Ofcourse java developers and certainly unix administrators know commands like uptime
, ps
, top
etc. Here are a few tools to help you drill down to the core of the problem when Java gets in trouble on a unix environment.
The case
In an actual production situation, a java process used a LOT of IO-time, seemed to hang (no logging output), and the machine had a load-average of about 20, which is way too high for this machine. The environment is relatively complex, multiple JBoss instances running on a server, shared file systems, etc. We needed to know which process was doing what and why. Quickly. These were the tools used to discover the root cause.
jps – Show java process information
jps
is part of the Oracle JDK installation and also present in OpenJDK. It lists all java-processes, with a caveat as presented in an earlier post. Use options like -m
and -v
to see more details than just the process id and jar-file. When top
just shows java
as busy, where the environment runs multiple JBoss instances, that is not very helpful. Matching the “offending” java-pid with jps -v
helped drill down the IO-hogging issue to one of the running JBoss instances.
lsof – List of open files
lsof -p <pid>
is a unix administators friend. Given the process id, it shows every file that is opened by that process. The JBoss instance that was causing trouble is responsible for processing files, so we needed to know what files it was processing. It turned out that it had the same, large file open 20 times, as many as there were worker-threads available. This was caused by a retry-mechanism. The caller had lost it’s patience, the processing simply took unexpectedly long… More info about lsof.
What, then, was taking so long? We now know which process is processing what files, now we need to know what takes so long.
jstack – Dump all stacks for all runtime threads of a process
jstack
too is part of Oracle JDK and OpenJDK. When given a process id of a running java process, as determined with jps,
it dumps out all threads and what they are doing. It shows a list of stacktraces and the state of each thread (RUNNABLE, WAITING, …). This helped the investigation a lot. It turned out that during processing of a file, the JVM was waiting a lot on a call to File.length()
. Apparently this was called very often, or just took rather long. The OS caches this value and can respond quickly, so this was something in the code. The stacktrace pointed to the right line…
Conclusions
The look of amazement on the face of the co-worker who saw that File.length()
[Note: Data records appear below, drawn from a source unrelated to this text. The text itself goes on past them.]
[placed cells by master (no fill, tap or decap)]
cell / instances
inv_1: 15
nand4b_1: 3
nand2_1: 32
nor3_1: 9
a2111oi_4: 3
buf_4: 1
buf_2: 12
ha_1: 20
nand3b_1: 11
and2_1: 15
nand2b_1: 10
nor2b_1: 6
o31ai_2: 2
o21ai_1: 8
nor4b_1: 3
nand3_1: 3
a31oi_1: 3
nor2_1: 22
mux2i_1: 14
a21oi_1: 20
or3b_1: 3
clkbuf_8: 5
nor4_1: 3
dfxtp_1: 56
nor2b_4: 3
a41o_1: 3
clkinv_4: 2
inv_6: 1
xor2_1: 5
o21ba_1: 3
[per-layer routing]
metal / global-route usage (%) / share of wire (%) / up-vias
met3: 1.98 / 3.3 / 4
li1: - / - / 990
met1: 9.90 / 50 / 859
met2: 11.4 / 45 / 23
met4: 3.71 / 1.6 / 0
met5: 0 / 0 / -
--- config.mk ---
export PLATFORM = sky130hd
export DESIGN_NAME = avalon_seg_display_ctrl_flat
export DESIGN_NICKNAME = d
export VERILOG_FILES = /design/src/rtl/avalon_seg_display_if.sv /design/src/rtl/avalon_seg_display_ctrl.sv /design/src/flat_wrapper.sv
export SDC_FILE = /design/constraint.sdc
export NUM_CORES = 1
export LEC_CHECK = 0
export ABC_AREA = 1
export BUFFER_PORTS_ARGS = -buffer_cell sky130_fd_sc_hd__buf_4
export CAP_MARGIN = 20
export CORE_MARGIN = 2
export CORE_UTILIZATION = 40
export CTS_CLUSTER_DIAMETER = 200
export DETAILED_ROUTE_END_ITERATION = 10
export SLEW_MARGIN = 20
export SYNTH_ARGS = -nofsm -noshare
export SYNTH_HDL_FRONTEND = slang
export SYNTH_SLANG_ARGS = --single-unit
--- constraint.sdc ---
create_clock -name clk -period 10.71 [get_ports clk]
set_input_delay 2.142 -clock clk [delete_from_list [all_inputs] [get_ports clk]]
set_output_delay 2.142 -clock clk [all_outputs]
set_load 0.01 [all_outputs]
--- src/rtl/avalon_seg_display_if.sv ---
// Avalon-MM slave bus bundle for the seven-segment display controller.
// Signal names keep the bus-side _i/_o suffixes as seen from the slave.
interface avalon_seg_display_if;
  logic [3:0]  avms_address_i;
  logic [3:0]  avms_byteenable_i;
  logic        avms_write_i;
  logic [31:0] avms_writedata_i;
  logic        avms_read_i;
  logic [31:0] avms_readdata_o;
  logic        avms_readdatavalid_o;

  modport slave (
    input  avms_address_i,
    input  avms_byteenable_i,
    input  avms_write_i,
    input  avms_writedata_i,
    input  avms_read_i,
    output avms_readdata_o,
    output avms_readdatavalid_o
  );

  modport master (
    output avms_address_i,
    output avms_byteenable_i,
    output avms_write_i,
    output avms_writedata_i,
    output avms_read_i,
    input  avms_readdata_o,
    input  avms_readdatavalid_o
  );
endinterface

--- src/rtl/avalon_seg_display_ctrl.sv ---
// Avalon-MM controlled seven-segment driver: per-digit hex/raw, blank, blink,
// global enable and PWM brightness, with a registered output stage.
module avalon_seg_display_ctrl #(
  parameter int NUM_SEGMENT = 6,
  parameter int PWM_W       = 4,
  parameter int ACTIVE_LOW  = 1
) (
  input  logic                     clk,
  input  logic                     rst,
  avalon_seg_display_if.slave      avms,
  output logic [NUM_SEGMENT*7-1:0] segment_symbol_o
);

  localparam logic [31:0] DIGIT_MASK = 32'h0003_7F8F;
  localparam logic [31:0] CTRL_MASK  = ((32'd1 << (PWM_W + 1)) - 32'd1) | 32'h0000_0100;
  localparam logic [31:0] CTRL_RESET = (32'd1 << PWM_W) | 32'h0000_0100;
  localparam logic [3:0]  ADDR_CTRL  = 4'(NUM_SEGMENT);
  localparam logic [3:0]  ADDR_BLINK = 4'(NUM_SEGMENT + 1);
  localparam logic [NUM_SEGMENT*7-1:0] SEG_POL = {(NUM_SEGMENT*7){ACTIVE_LOW != 0}};

  logic [31:0]              r_digit [NUM_SEGMENT];
  logic [31:0]              r_ctrl;
  logic [31:0]              r_blink_period;
  logic [31:0]              r_blink_cnt;
  logic                     r_blink_phase;
  logic [PWM_W-1:0]         r_pwm_cnt;
  logic [31:0]              r_readdata;
  logic                     r_readdatavalid;
  logic [NUM_SEGMENT*7-1:0] r_seg;

  logic [31:0]              w_rd_mux;
  logic [31:0]              w_be_mask;
  logic [31:0]              w_merged;
  logic                     w_wr_blink;
  logic                     w_pwm_on;
  logic [NUM_SEGMENT*7-1:0] w_pattern;

  function automatic logic [6:0] f_hex7(input logic [3:0] v);
    case (v)
      4'h0: f_hex7 = 7'h3F;
      4'h1: f_hex7 = 7'h06;
      4'h2: f_hex7 = 7'h5B;
      4'h3: f_hex7 = 7'h4F;
      4'h4: f_hex7 = 7'h66;
      4'h5: f_hex7 = 7'h6D;
      4'h6: f_hex7 = 7'h7D;
      4'h7: f_hex7 = 7'h07;
      4'h8: f_hex7 = 7'h7F;
      4'h9: f_hex7 = 7'h6F;
      4'hA: f_hex7 = 7'h77;
      4'hB: f_hex7 = 7'h7C;
      4'hC: f_hex7 = 7'h39;
      4'hD: f_hex7 = 7'h5E;
      4'hE: f_hex7 = 7'h79;
      default: f_hex7 = 7'h71;
    endcase
  endfunction

  // The read mux doubles as the "old value" for byte-lane merging on writes.
  always_comb begin
    w_rd_mux = '0;
    for (int k = 0; k < NUM_SEGMENT; k++) begin
      if (avms.avms_address_i == 4'(k)) w_rd_mux = r_digit[k];
    end
    if (avms.avms_address_i == ADDR_CTRL)  w_rd_mux = r_ctrl;
    if (avms.avms_address_i == ADDR_BLINK) w_rd_mux = r_blink_period;
  end

  assign w_be_mask  = {{8{avms.avms_byteenable_i[3]}}, {8{avms.avms_byteenable_i[2]}},
                       {8{avms.avms_byteenable_i[1]}}, {8{avms.avms_byteenable_i[0]}}};
  assign w_merged   = (w_rd_mux & ~w_be_mask) | (avms.avms_writedata_i & w_be_mask);
  assign w_wr_blink = avms.avms_write_i && (avms.avms_address_i == ADDR_BLINK);

  always_ff @(posedge clk or posedge rst) begin
    if (rst) begin
      for (int k = 0; k < NUM_SEGMENT; k++) r_digit[k] <= '0;
      r_ctrl         <= CTRL_RESET;
      r_blink_period <= '0;
    end else if (avms.avms_write_i) begin
      for (int k = 0; k < NUM_SEGMENT; k++) begin
        if (avms.avms_address_i == 4'(k)) r_digit[k] <= w_merged & DIGIT_MASK;
      end
      if (avms.avms_address_i == ADDR_CTRL)  r_ctrl         <= w_merged & CTRL_MASK;
      if (avms.avms_address_i == ADDR_BLINK) r_blink_period <= w_merged;
    end
  end

  // Read data is captured before any same-cycle write lands.
  always_ff @(posedge clk or posedge rst) begin
    if (rst) begin
      r_readdata      <= '0;
      r_readdatavalid <= 1'b0;
    end else begin
      r_readdatavalid <= avms.avms_read_i;
      if (avms.avms_read_i) r_readdata <= w_rd_mux;
    end
  end

  assign avms.avms_readdata_o      = r_readdata;
  assign avms.avms_readdatavalid_o = r_readdatavalid;

  always_ff @(posedge clk or posedge rst) begin
    if (rst) begin
      r_blink_cnt   <= '0;
      r_blink_phase <= 1'b1;
    end else if (w_wr_blink) begin
      r_blink_phase <= 1'b1;
      r_blink_cnt   <= (w_merged == '0) ? '0 : w_merged - 32'd1;
    end else if (r_blink_period == '0) begin
      r_blink_phase <= 1'b1;
      r_blink_cnt   <= '0;
    end else if (r_blink_cnt == '0) begin
      r_blink_cnt   <= r_blink_period - 32'd1;
      r_blink_phase <= ~r_blink_phase;
    end else begin
      r_blink_cnt   <= r_blink_cnt - 32'd1;
    end
  end

  always_ff @(posedge clk or posedge rst) begin
    if (rst) r_pwm_cnt <= '0;
    else     r_pwm_cnt <= r_pwm_cnt + 1'b1;
  end

  // Brightness is one bit wider than the counter so full scale means always on.
  assign w_pwm_on = ({1'b0, r_pwm_cnt} < r_ctrl[PWM_W:0]);

  always_comb begin
    w_pattern = '0;
    for (int k = 0; k < NUM_SEGMENT; k++) begin
      if (!r_digit[k][7] && r_ctrl[8] && w_pwm_on && !(r_digit[k][17] && !r_blink_phase)) begin
        w_pattern[k*7 +: 7] = r_digit[k][16] ? r_digit[k][14:8] : f_hex7(r_digit[k][3:0]);
      end
    end
  end

  always_ff @(posedge clk or posedge rst) begin
    if (rst) r_seg <= SEG_POL;
    else     r_seg <= w_pattern ^ SEG_POL;
  end

  assign segment_symbol_o = r_seg;

endmodule

--- src/flat_wrapper.sv ---
// flat-port wrapper written by rule: the top's interface ports become plain ports
module avalon_seg_display_ctrl_flat 
#(
  parameter int NUM_SEGMENT = 6,
  parameter int PWM_W       = 4,
  parameter int ACTIVE_LOW  = 1
)
  (clk, rst, segment_symbol_o, avms_avms_address_i, avms_avms_byteenable_i, avms_avms_write_i, avms_avms_writedata_i, avms_avms_read_i, avms_avms_readdata_o, avms_avms_readdatavalid_o);
  avalon_seg_display_if avms_i ();
  input  logic clk;
  input  logic rst;
  output logic [NUM_SEGMENT*7-1:0] segment_symbol_o;
  input wire logic [$bits(avms_i.avms_address_i)-1:0] avms_avms_address_i;
  input wire logic [$bits(avms_i.avms_byteenable_i)-1:0] avms_avms_byteenable_i;
  input wire logic [$bits(avms_i.avms_write_i)-1:0] avms_avms_write_i;
  input wire logic [$bits(avms_i.avms_writedata_i)-1:0] avms_avms_writedata_i;
  input wire logic [$bits(avms_i.avms_read_i)-1:0] avms_avms_read_i;
  output wire logic [$bits(avms_i.avms_readdata_o)-1:0] avms_avms_readdata_o;
  output wire logic [$bits(avms_i.avms_readdatavalid_o)-1:0] avms_avms_readdatavalid_o;
  assign avms_i.avms_address_i = avms_avms_address_i;
  assign avms_i.avms_byteenable_i = avms_avms_byteenable_i;
  assign avms_i.avms_write_i = avms_avms_write_i;
  assign avms_i.avms_writedata_i = avms_avms_writedata_i;
  assign avms_i.avms_read_i = avms_avms_read_i;
  assign avms_avms_readdata_o = avms_i.avms_readdata_o;
  assign avms_avms_readdatavalid_o = avms_i.avms_readdatavalid_o;
  avalon_seg_display_ctrl #(.NUM_SEGMENT(NUM_SEGMENT), .PWM_W(PWM_W), .ACTIVE_LOW(ACTIVE_LOW)) u_core (.clk(clk), .rst(rst), .avms(avms_i), .segment_symbol_o(segment_symbol_o));
endmodule
**Yosys cells after proc, flatten, opt, wreduce, memory -nomap -nowiden**

Memories as Yosys holds them, arrays and structs flattened.
Cells that the tools add are included.

- Add/sub/neg operators: 4
- $mul: 0
- Div/mod/pow operators: 0
- $lt $le $gt $ge: 1
- Eq/ne operators: 7
- Shift-type cells: 0
- Muxes and demuxes: 27
- Bitwise logic cells: 6
- Reductions and logical operators: 51

Operators by type and width:

| kind | number |
|---|---|
| $mux W32 | 11 |
| $logic_not A32 Y1 | 3 |
| $sub A32 B1 Y32 const B | 3 |
| $mux W7 | 12 |
| $and A32 B32 Y32 | 2 |
| $not A42 Y42 | 1 |
| $not A32 Y32 | 1 |
| $or A32 B32 Y32 | 1 |
| $logic_and A1 B1 Y1 | 25 |
| $mux W18 | 1 |
| $eq A4 B3 Y1 const B | 4 |
| $reduce_and A2 Y1 | 8 |
| $logic_not A1 Y1 | 13 |
| $eq A4 B2 Y1 const B | 2 |
| $lt A4 B5 Y1 | 1 |
| $add A4 B1 Y4 const B | 1 |
| $eq A4 B1 Y1 const B | 1 |
| $logic_not A4 Y1 | 1 |
| $mux W1 | 3 |
| $reduce_bool A3 Y1 | 1 |
| $not A1 Y1 | 1 |

- Register bits: 234
- Bits in latches: 0
- Memory bits (writable): 0
- ROM bits: 672
- Output and inout bits: 75
- Logic and storage cells: 116
- Memories: 6

Memory list:

| memory | words | width | read ports | clocked after Yosys merged registers in | wr ports | line | text |
|---|---|---|---|---|---|---|---|
| (no name shown) | 16 | 7 | 1 | 0 | 0 | avalon_seg_display_ctrl.sv:39 | `case (v)` |
| (no name shown) | 16 | 7 | 1 | 0 | 0 | avalon_seg_display_ctrl.sv:39 |  |
| (no name shown) | 16 | 7 | 1 | 0 | 0 | avalon_seg_display_ctrl.sv:39 |  |
| (no name shown) | 16 | 7 | 1 | 0 | 0 | avalon_seg_display_ctrl.sv:39 |  |
| (no name shown) | 16 | 7 | 1 | 0 | 0 | avalon_seg_display_ctrl.sv:39 |  |
| (no name shown) | 16 | 7 | 1 | 0 | 0 | avalon_seg_display_ctrl.sv:39 |  |

**Logic depth before layout (Yosys ltp)**

- Depth in word-level cells: 14
- Gate-level depth with buffers: 23

**Worst setup path before layout**

Ideal clock, no wire load.

- Path type: in2reg
- Start: in avms_avms_address_i[3]
- End: reg u_core.r_blink_cnt[25]
- Data arrival time: 4478 ps
- Data required time: 10593 ps
- Setup slack: 6116 ps
- Cell stages on the path: 23
- Buffers on the path: 5
- Path through: nor2_1 > buf_6 > buf_4 > buf_6 > nand3_1 > nand3_1 > nor2_1 > nand4_1 > nand2_1 > nand2_1 > nand2_1 > clkbuf_1 > ha_1 > nand3_1 > nor2_1 > nand3_1 > nor2_1 > nand2_1 > nor2_2 > a21oi_4 > buf_6 > nand3_2 > nand2_1

- Word-level cells in the longest chain between the ends: 14
- Elaborated cells on any way between the ends: 23
- Those cells by class: add/sub: 1; eq/ne: 7; mux: 10; bitwise: 2; reduce/logical: 3

Ends and longest elaborated chain:

| item | line | text |
|---|---|---|
| start, declared | flat_wrapper.sv:13 | `input wire logic [$bits(avms_i.avms_address_i)-1:0] avms_avms_address_i;` |
| $logic_not A4 Y1 | avalon_seg_display_ctrl.sv:63 | `if (avms.avms_address_i == 4'(k)) w_rd_mux = r_digit[k];` |
| $mux W18 | avalon_seg_display_ctrl.sv:63 |  |
| $mux W32 (5 in series) | avalon_seg_display_ctrl.sv:63 |  |
| $mux W32 | avalon_seg_display_ctrl.sv:65 | `if (avms.avms_address_i == ADDR_CTRL) w_rd_mux = r_ctrl;` |
| $mux W32 | avalon_seg_display_ctrl.sv:66 | `if (avms.avms_address_i == ADDR_BLINK) w_rd_mux = r_blink_period;` |
| $and A32 B32 Y32 | avalon_seg_display_ctrl.sv:71 | `assign w_merged = (w_rd_mux & ~w_be_mask) \| (avms.avms_writedata_i & w_be_mask);` |
| $or A32 B32 Y32 | avalon_seg_display_ctrl.sv:71 |  |
| $sub A32 B1 Y32 / $logic_not A32 Y1 (equally long branches) | avalon_seg_display_ctrl.sv:108 | `r_blink_cnt <= (w_merged == '0) ? '0 : w_merged - 32'd1;` |
| $mux W32 | avalon_seg_display_ctrl.sv:108 |  |
| $mux W32 (*) | avalon_seg_display_ctrl.sv:106 | `end else if (w_wr_blink) begin` |
| end signal, assigned | avalon_seg_display_ctrl.sv:108 |  |
| end signal, assigned | avalon_seg_display_ctrl.sv:113 | `r_blink_cnt <= r_blink_period - 32'd1;` |
| end signal, assigned | avalon_seg_display_ctrl.sv:116 | `r_blink_cnt <= r_blink_cnt - 32'd1;` |
| end, declared | avalon_seg_display_ctrl.sv:24 | `logic [31:0] r_blink_cnt;` |

Every way passes the cells marked *; elsewhere a longest branch is shown, timed or not.
A chain may end at the register's enable or synchronous reset.

**Worst setup path after layout**

- Start: in avms_avms_address_i[0]
- End: reg u_core.r_blink_cnt[30]

The elaborated chain is that of the path after synthesis.

==> key figures <==
STA
  – Setup repair after global routing missed its margin: no
  – Clock Skew: around 19 ps
  – Final setup TNS: 0 ps
  – Timing-limited maximum frequency: ~190 MHz
  – Final number of hold-violating endpoints: 0
  – Tightest Pin Transition: 994 ps
  – Max-slew headroom: between 30% and 40%
  – Pins over their slew limit: 0
  – Ratio of final minimum period to clock period: about half
  – Post-layout min period: ~5200 ps
  – Final Setup Violations: 0

Floorplan
  – CORE AREA: about 34000 um2
  – Area of the die: 36000 um2
  – Number of primary I/O pins: around 120
  – Number of core rows: between 60 and 70
  – Die width: 190 um
  – Die Ht: approximately 190 um
  – Initial core utilization: 40.3%

Synth
  – Sequential cell area fraction in the yosys report: between 40 and 50%
  – Average cell area after synthesis: between 7 and 8 um2
  – Main combinational cell family by area after synthesis: simple AND/OR/NAND/NOR gates
  – Share of async-settable or async-resettable flops after synthesis: between 90% and 100%
  – Ys flop type: sky130_fd_sc_hd__dfrtp_1
  – Area fraction of the dominant cell type after synthesis: 34.3%
  – Mux contribution to synthesized area: 0%
  – Largest cells by area after synthesis: sky130_fd_sc_hd__dfrtp_1 34%, sky130_fd_sc_hd__nand2_1 15%, sky130_fd_sc_hd__dfstp_2 8.6%
  – Post-synthesis share of cell area spent on xor and xnor gates: 0.888%
  – Post-synth design cell area: 13800 um2
  – Post-synthesis compound-gate area fraction: between 10 and 15%
  – Synthesis-stage register bit count: roughly 230
  – Number of distinct library cells after synthesis: 46
  – Fraction of the mapped netlist area in simple logic gates: a little under a third
  – Leading area contributor after synthesis: sky130_fd_sc_hd__dfrtp_1
  – Synthesized net count: 1949
  – Yosys warnings: 0
  – Post-synth EDFFs: 0
  – Adder and majority gate portion of the synthesized area: 3.35%
  – Cell count after synthesis: around 1900

Clocking
  – Clock Sink Count: about 230
  – Number of gates given a new drive strength after cts: 0
  – Maximum level of the CTS H-tree: 1
  – Reg clk slew, reported paths: around 60 ps
  – Post-CTS Setup Bufs: 0
  – Source-to-sink clock delay at the later pin of the worst-skew pair: around 540 ps
  – Hold buffer count at cts: 0
  – Clock tree from TritonCTS: yes
  – Clock tree buffer depth: 3
  – Root Buffer Master: sky130_fd_sc_hd__clkbuf_16
  – CTS buffer count: 26

Power
  – Peak VDD IR: 108 uV
  – Post-route total power: 2.98 mW
  – Cell leakage power: 7.46 nW
  – Power density cells: about 190 nW/um2

Critical path
  – Data required time at the worst endpoint: approximately 11000 ps
  – Kind of start point of the critical path: primary input
  – Worst flop-to-flop path startpoint: u_core.r_digit[64]$_DFFE_PP0P_
  – Worst Setup Path Type: in -> reg
  – Worst Setup SP: avms_avms_address_i[0]
  – Biggest fanout along the worst timing path: 24
  – Longest individual stage delay on the worst path: between 600 and 700 ps
  – Most common cell on crit path: sky130_fd_sc_hd__nand2_1
  – Worst flop-to-flop path endpoint: u_core.r_blink_cnt[30]$_DFF_PP0_
  – Endpoint kind of the worst setup timing path: flip-flop
  – Number of cells traversed by the worst register-to-register path: 17
  – Arrival time at the worst endpoint: 5640 ps
  – Slowest library cell on the worst path: sky130_fd_sc_hd__a21oi_4
  – Critical-path cell list: buf_4, nor2_2, nand2_1, inv_1, nand2_1, nand4_1, nand2_1, nand2_1, nand2_1, ha_1, nand3_1, nor2_1, nand3_1, nor2_1, nand2_1, nor2_2, a21oi_4, nand3_1, nand2_1
  – Setup slack of the most critical reg-to-reg path: 7480 ps

Global routing
  – Overall fraction of global-route tracks in use: 26.7%
  – Number of antenna violations at the first check in global routing: 0
  – Vias in the first global route: between 10000 and 15000
  – Leftover overflow at the end of global routing: 0
  – First-pass GRT wire length: approximately 73000 um
  – Largest net degree at the start of global routing: approximately 90

Cells and area
  – Sequential cell area in the final layout: ~5900 um2
  – Final nets: 2033
  – End-of-flow core utilization: roughly 46%
  – Share of post-route cells with drive strength above 1: 15.0%
  – Count of inserted antenna diode cells: 0
  – Area growth from synthesis to layout: 14.3%
  – Area used by multi-input combinational logic: a little under 7000 um2
  – Number of fill cells in the layout: approximately 3500

Min path
  – Class of the most critical hold timing path: reg -> reg
  – Endpoint, Worst Hold: u_core.r_pwm_cnt[3]$_DFF_PP0_
  – Startpoint of the worst hold path: u_core.r_pwm_cnt[3]$_DFF_PP0_
  – Worst hold path depth: 1

Detailed routing
  – Post-route DRC violation count: 0
  – Post-route ant nets: 0
  – Via count normalized by instance count: 5.41
  – DR vias: between 10000 and 15000
  – DR pass1 iterations: 5
  – Final WL: 48200 um
  – Final routed wire length divided by cell count: between 15 and 20 um
  – First DRT Iteration DRCs: between 1000 and 1500

Place
  – Number of port buffers: 118
  – Detailed-placement wirelength estimate: ~37000 um
  – RD Place Congestion: just under 1

Run status
  – Outcome: finished clean

Job
  – Maximum Capacitance Violations: 0
flip-flops by register name (all words and copies together) (netlist names):
register and cells:
u_core.r_pwm_cnt 4, u_core.r_ctrl 6, u_core.avms.avms_readdata_o 32, u_core.segment_symbol_o 42
u_core.avms.avms_readdatavalid_o 1, u_core.r_digit 84, u_core.r_blink_cnt 32, u_core.r_blink_period 32
u_core.r_blink_phase 1
metrics by stage:
step | hold WS [ps] | std cells | setup WS, ps | instance area, um2
after global routing | 506 | 2427 | 5170 | 15800
after detailed placement | 472 | 2379 | 5040 | 15000
after floorplan | 430 | 1868 | 2220 | 13800
final | 482 | 2427 | 5540 | 15800
after CTS | 488 | 2427 | 5610 | 15800
after global placement | 467 | 2379 | 5230 | 15000
cell usage in the layout, fill, tap and decap left out, types with 11 or more instances in the layout:
cell type and n:
sky130_fd_sc_hd__nand2_1 550, sky130_fd_sc_hd__o21ai_0 206, sky130_fd_sc_hd__dfrtp_1 189, sky130_fd_sc_hd__nand3_1 164
sky130_fd_sc_hd__inv_1 163, sky130_fd_sc_hd__nor2_1 157, sky130_fd_sc_hd__buf_4 126, sky130_fd_sc_hd__dfstp_2 45
sky130_fd_sc_hd__o211ai_1 39, sky130_fd_sc_hd__a21oi_1 39, sky130_fd_sc_hd__ha_1 37, sky130_fd_sc_hd__clkbuf_16 27
sky130_fd_sc_hd__nand4_1 25, sky130_fd_sc_hd__nand3_2 20, sky130_fd_sc_hd__or2_2 15, sky130_fd_sc_hd__o21ai_1 14
sky130_fd_sc_hd__nor3_1 12, sky130_fd_sc_hd__o22ai_1 12, sky130_fd_sc_hd__nand2_2 11, sky130_fd_sc_hd__nor2_2 11
cells by family (layout without fill, tap and decap cells):
logic type,after synthesis,count (layout)
adder cells (fa/ha/maj),37,37
XOR/XNOR,14,14
buffers and inverters,250,354
AO/OA/AOI/OAI,341,341
AND/OR/NAND/NOR,992,992
flip-flops,234,234
power by group:
part / total (mW) / switching (mW) / internal, mW
Combinational: 0.848 / 0.558 / 0.290
Clock: 0.870 / 0.370 / 0.500
Sequential: 1.26 / 0.190 / 1.07
Total: 2.98 / 1.12 / 1.86
layout make-up:
type / instances / area share, %
Multi-Input combinational cell: 1384 / 43.4
Sequential cell: 234 / 37.5
Timing Repair Buffer: 126 / 5.99
Clock buffer: 38 / 4.67
Inverter: 180 / 4.34
Tap cell: 455 / 3.61
Clock inverter: 10 / 0.491
cells in the mapped netlist (2+ instances only):
| cell type | number |
|---|---|
| sky130_fd_sc_hd__nand2_1 | 550 |
| sky130_fd_sc_hd__nand3_1 | 164 |
| sky130_fd_sc_hd__o21ai_1 | 14 |
| sky130_fd_sc_hd__nor2_2 | 9 |
| sky130_fd_sc_hd__xor2_1 | 10 |
| sky130_fd_sc_hd__o21ai_2 | 3 |
| sky130_fd_sc_hd__a211oi_1 | 6 |
| sky130_fd_sc_hd__clkbuf_1 | 48 |
| sky130_fd_sc_hd__o21bai_1 | 3 |
| sky130_fd_sc_hd__dfrtp_1 | 189 |
| sky130_fd_sc_hd__buf_6 | 8 |
| sky130_fd_sc_hd__nand2_4 | 6 |
| sky130_fd_sc_hd__nand3_2 | 20 |
| sky130_fd_sc_hd__nor3_1 | 12 |
| sky130_fd_sc_hd__nand2_2 | 11 |
| sky130_fd_sc_hd__xnor2_1 | 4 |
| sky130_fd_sc_hd__inv_2 | 9 |
| sky130_fd_sc_hd__inv_1 | 164 |
| sky130_fd_sc_hd__o32ai_1 | 2 |
| sky130_fd_sc_hd__o311ai_0 | 4 |
| sky130_fd_sc_hd__nor4_1 | 8 |
| sky130_fd_sc_hd__ha_1 | 37 |
| sky130_fd_sc_hd__clkinv_1 | 6 |
| sky130_fd_sc_hd__nand4_1 | 25 |
| sky130_fd_sc_hd__nand3b_1 | 3 |
| sky130_fd_sc_hd__buf_2 | 5 |
| sky130_fd_sc_hd__o21ai_0 | 206 |
| sky130_fd_sc_hd__a21oi_1 | 39 |
| sky130_fd_sc_hd__or2_0 | 2 |
| sky130_fd_sc_hd__o22ai_1 | 12 |
| sky130_fd_sc_hd__dfstp_2 | 45 |
| sky130_fd_sc_hd__nor2_4 | 5 |
| sky130_fd_sc_hd__or2_2 | 15 |
| sky130_fd_sc_hd__o211ai_1 | 39 |
| sky130_fd_sc_hd__buf_4 | 9 |
| sky130_fd_sc_hd__a31oi_1 | 8 |
| sky130_fd_sc_hd__nor2_1 | 159 |
worst max-delay path, delay by kind of cell:
kind                       cells  cell delay (ps)
and+or+nand+nor               15             2080
AOI/OAI and AO/OA              1              670
adders and majority gates      1              380
buffers and inverters          2              350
got called for each byte of a file inside a loop is one to remember… These files don’t change during processing, so this call should be done outside the loop. And while being there, the code could be optimised in a few other ways as well, so the story has a happy ending after all.
This issue could be found quickly with the help of runtime analysis tools available on the command line. jps
, lsof
, jstack
, and also other tools like jmap
and jstat
, are essential tools in the toolbox of devs and ops in a unix-based environment.